Unexpected TimeTravel in SongBook Studio #272

aboodman · 2020-11-15T23:04:20Z

@elsigh got stuck on his Replicache integration because push and pull were failing with auth errors, but the getDataLayerAuth callback was also not getting called.

I looked at the logs and saw "TimeTravelProhibited" in the console (sadly I don't have a screencap of this -- @elsigh ?)

When we looked at the Pull response we saw that the ClientView response was HTTP 401, and that was correctly getting sent down to client, and the lastMutationID was 0.

But the client had synced before so its base lastMutationID was > 0, thus time travel, and therefore sync was failing before it got to reauthing.

It seems like the only way this can happen is if either the client ID changes on the client somehow, or if the client data gets dropped on the server.
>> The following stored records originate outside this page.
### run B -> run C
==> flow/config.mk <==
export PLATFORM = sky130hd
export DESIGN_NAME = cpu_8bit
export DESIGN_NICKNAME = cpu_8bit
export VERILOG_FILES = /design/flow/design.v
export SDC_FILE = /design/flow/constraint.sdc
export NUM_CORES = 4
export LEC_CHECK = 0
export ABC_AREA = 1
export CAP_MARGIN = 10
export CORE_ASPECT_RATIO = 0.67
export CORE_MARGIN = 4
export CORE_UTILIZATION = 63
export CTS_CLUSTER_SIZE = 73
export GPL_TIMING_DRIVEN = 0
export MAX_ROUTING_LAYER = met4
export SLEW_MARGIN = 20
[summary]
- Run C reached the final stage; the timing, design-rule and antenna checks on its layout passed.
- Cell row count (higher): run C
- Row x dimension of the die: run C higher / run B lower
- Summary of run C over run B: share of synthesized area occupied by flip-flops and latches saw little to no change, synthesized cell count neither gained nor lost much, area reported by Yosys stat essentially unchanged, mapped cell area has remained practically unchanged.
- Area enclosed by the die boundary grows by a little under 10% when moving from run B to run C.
==> onyx: inputs <==
// Benes_8p
module Benes_8p (input wire [2:0] mp0, mp1, mp2, mp3, mp4, mp5, mp6, mp7,
    input clk,
    output reg [19:0] state
);
    wire [2:0] nb0, nb1, nb2, nb3, nb4, nb5, nb6, nb7;
    wire [2:0]  mn0, mn1, mn2, mn3, mn4, mn5, mn6, mn7;
    MN_Serials m1(.mp0(mp0),
    .mp1(mp1),
    .mp2(mp2),
    .mp3(mp3),
    .mp4(mp4),
    .mp5(mp5),
    .mp6(mp6),
    .mp7(mp7),
    .mn0(mn0),
    .mn1(mn1),
    .mn2(mn2),
    .mn3(mn3),
    .mn4(mn4),
    .mn5(mn5),
    .mn6(mn6),
    .mn7(mn7)
    );
    NB_Series m2(.mp0(MP_1[0]),
    .mp1(MP_1[1]),
    .mp2(MP_1[2]),
    .mp3(MP_1[3]),
    .mp4(MP_1[4]),
    .mp5(MP_1[5]),
    .mp6(MP_1[6]),
    .mp7(MP_1[7]),
    .mn0(MN_1[0]),
    .mn1(MN_1[1]),
    .mn2(MN_1[2]),
    .mn3(MN_1[3]),
    .mn4(MN_1[4]),
    .mn5(MN_1[5]),
    .mn6(MN_1[6]),
    .mn7(MN_1[7]),
    .nb0(nb0),
    .nb1(nb1),
    .nb2(nb2),
    .nb3(nb3),
    .nb4(nb4),
    .nb5(nb5),
    .nb6(nb6),
    .nb7(nb7)
    );
    wire [2:0] mp [0:7];
    integer i, j, m;
    reg [2:0] MP_1 [0:7];
    reg [2:0] MN_1 [0:7];
    reg [2:0] MP_2 [0:7];
    reg [2:0] NB_2 [0:7];
    reg [3:0] CI_2;
    reg [2:0] MP_3 [0:7];
    reg [2:0] NB_3 [0:7];
    reg [3:0] CI_3;
    wire [2:0] P_NEXT_3_W;
    reg [2:0] P_NEXT_3;
    reg [3:0] COVER_TBL_3;
    assign P_NEXT_3_W = (NB_2[1] == 3'b000) ? 3'b010 : NB_2[1];
    wire [3:0] MASK_3_2, MASK_3;
    wire [1:0] MIN_PORT_3_W; 
    assign MASK_3_2 = 4'b0001;
    decoder2to4 d3(.in(P_NEXT_3_W[2:1]),
    .out(MASK_3)
    );
    Priority_4_Encoder p3(.in1(COVER_TBL_3),
    .value(MIN_PORT_3_W)
    );
    reg [2:0] MP_4 [0:7];
    reg [2:0] NB_4 [0:7];
    reg [3:0] CI_4;
    wire [2:0] P_NEXT_4_W, P_NEXT_4_W1;
    reg [2:0] P_NEXT_4;
    reg [3:0] COVER_TBL_4;
    assign P_NEXT_4_W = NB_3[{P_NEXT_3[2:1], ~P_NEXT_3[0]}];
  ...
==> flow/config.mk <==
export PLATFORM = sky130hd
export DESIGN_NAME = Benes_8p
export DESIGN_NICKNAME = Benes_8p
export VERILOG_FILES = /design/flow/design.v
export SDC_FILE = /design/flow/constraint.sdc
export NUM_CORES = 4
export LEC_CHECK = 0
export CAP_MARGIN = 20
export CORE_ASPECT_RATIO = 1.43
export CORE_MARGIN = 2
export CORE_UTILIZATION = 72
export CTS_CLUSTER_DIAMETER = 392
export CTS_CLUSTER_SIZE = 96
export SETUP_SLACK_MARGIN = 0.15
export SLEW_MARGIN = 20
export TNS_END_PERCENT = 10
==> flow/constraint.sdc <==
create_clock -name core_clock -period 0.727 [get_ports {clk}]
set_input_delay 0.1454 -clock core_clock [delete_from_list [all_inputs] [get_ports {clk}]]
set_output_delay 0.1454 -clock core_clock [all_outputs]
set_load 0.01 [all_outputs]
run.sh (not shown) runs the stock make flow with config.mk's settings and CLKGATE_MAP_FILE=.
==> inputs of lagoon, as changes to onyx <==
CORE_ASPECT_RATIO = not set   (was 1.43)
CORE_UTILIZATION = 66   (was 72)
CTS_CLUSTER_DIAMETER = not set   (was 392)
CTS_CLUSTER_SIZE = not set   (was 96)
SETUP_SLACK_MARGIN = 0.51   (was 0.15)
TNS_END_PERCENT = not set   (was 10)
==> flow/constraint.sdc (replaced) <==
create_clock -name core_clock -period 1.84 [get_ports {clk}]
set_input_delay 0.3680 -clock core_clock [delete_from_list [all_inputs] [get_ports {clk}]]
set_output_delay 0.3680 -clock core_clock [all_outputs]
set_load 0.01 [all_outputs]
==> inputs of amber, as changes to onyx <==
CELL_PAD_IN_SITES_DETAIL_PLACEMENT = 1   (was not set)
CORE_ASPECT_RATIO = not set   (was 1.43)
CORE_UTILIZATION = 46   (was 72)
CTS_CLUSTER_DIAMETER = 50   (was 392)
CTS_CLUSTER_SIZE = 15   (was 96)
GPL_ROUTABILITY_DRIVEN = 1   (was not set)
GPL_TIMING_DRIVEN = 1   (was not set)
MAX_ROUTING_LAYER = met4   (was not set)
SETUP_SLACK_MARGIN = not set   (was 0.15)
TNS_END_PERCENT = 60   (was 10)
==> flow/constraint.sdc (replaced) <==
create_clock -name core_clock -period 1.58 [get_ports {clk}]
set_input_delay 0.3160 -clock core_clock [delete_from_list [all_inputs] [get_ports {clk}]]
set_output_delay 0.3160 -clock core_clock [all_outputs]
set_load 0.01 [all_outputs]
==> inputs of zinc, as changes to onyx <==
CORE_ASPECT_RATIO = not set   (was 1.43)
CORE_UTILIZATION = 40   (was 72)
CTS_CLUSTER_DIAMETER = not set   (was 392)
CTS_CLUSTER_SIZE = not set   (was 96)
SETUP_SLACK_MARGIN = -0.13   (was 0.15)
TNS_END_PERCENT = not set   (was 10)
==> flow/constraint.sdc (replaced) <==
create_clock -name core_clock -period 2.33 [get_ports {clk}]
set_input_delay 0.4660 -clock core_clock [delete_from_list [all_inputs] [get_ports {clk}]]
set_output_delay 0.4660 -clock core_clock [all_outputs]
set_load 0.01 [all_outputs]
==> results <==
metric                                                                                       amber                     zinc                      lagoon                            onyx
Result of the run                                                       complete, but fails checks  complete, no violations  complete, but fails checks          stopped before the end
Stage where the flow stopped                                                                     -                        -                           -  clock tree synthesis (4_1_cts)
Reasons for failing layout checks                                             negative setup slack                        -        negative setup slack                               -
Sw Ratio                                                                                    0.3352                   0.2995                      0.3417                               -
Detailed-route via count                                                                     10360                     8360                       10870                               -
Met1 WL                                                                                   15430 um                 11490 um                    14050 um                               -
Overall fraction of global-route tracks in use                                              0.3035                   0.1759                      0.3586                               -
Routed wire length per instance                                                           24.28 um                 16.81 um                    27.30 um                               -
Clock-pin slew of the registers on the worst-case setup and hold paths                       70 ps                    60 ps                       70 ps                               -
Met3 Usage GRT                                                                             0.03762                  0.02744                     0.04871                               -
Count of fill cells added during filler insertion                                             2495                     2590                         620                               -
Number of instances on the worst hold path                                                       1                        0                           2                               -
Clock buffer count                                                                              35                       29                          31                               -
Max-capacitance violation count                                                                  0                        0                           0                               -
Overflow after GRT                                                                               0                        0                           0                               -
Category of the most critical setup path                                              flop to flop             flop to flop                flop to flop                               -
Clock latency on the worst-skew pair                                                        560 ps                   530 ps                      540 ps                               -
Post-layout total power                                                                   23.77 mW                 13.34 mW                    20.09 mW                               -
Depth of the worst register-to-register path                                                     7                        5                           8                               -
Final Routed Wirelength                                                                   41680 um                 25380 um                    42160 um                               -
Pre-CTS worst setup slack                                                                -434.6 ps                 140.9 ps                   -142.4 ps                        -1321 ps
Clock Root Buffer                                                                        clkbuf_16                clkbuf_16                   clkbuf_16                               -
Delay contributed by the slowest stage of the critical path                                 450 ps                   680 ps                      380 ps                               -
Register-to-register setup slack                                                           -640 ps                   160 ps                     -150 ps                               -
Final Hold Violating Endpoints                                                                   0                        0                           0                               -
Power and IR drop assume default switching activity.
It's a mystery how either of these could occur.

The text was updated successfully, but these errors were encountered:

aboodman · 2020-11-15T23:06:07Z

cc @phritz. @elsigh still has the problematic client state alive for us to investigate.

aboodman · 2020-11-15T23:12:21Z

Also, for the record, I remember one other time that @elsigh and I noticed more clientIDs talking to the server than we expected. We though we only had one live client, but we saw two client IDs in Firestore db (or something like that). So there might be a bug in the creation of client IDs.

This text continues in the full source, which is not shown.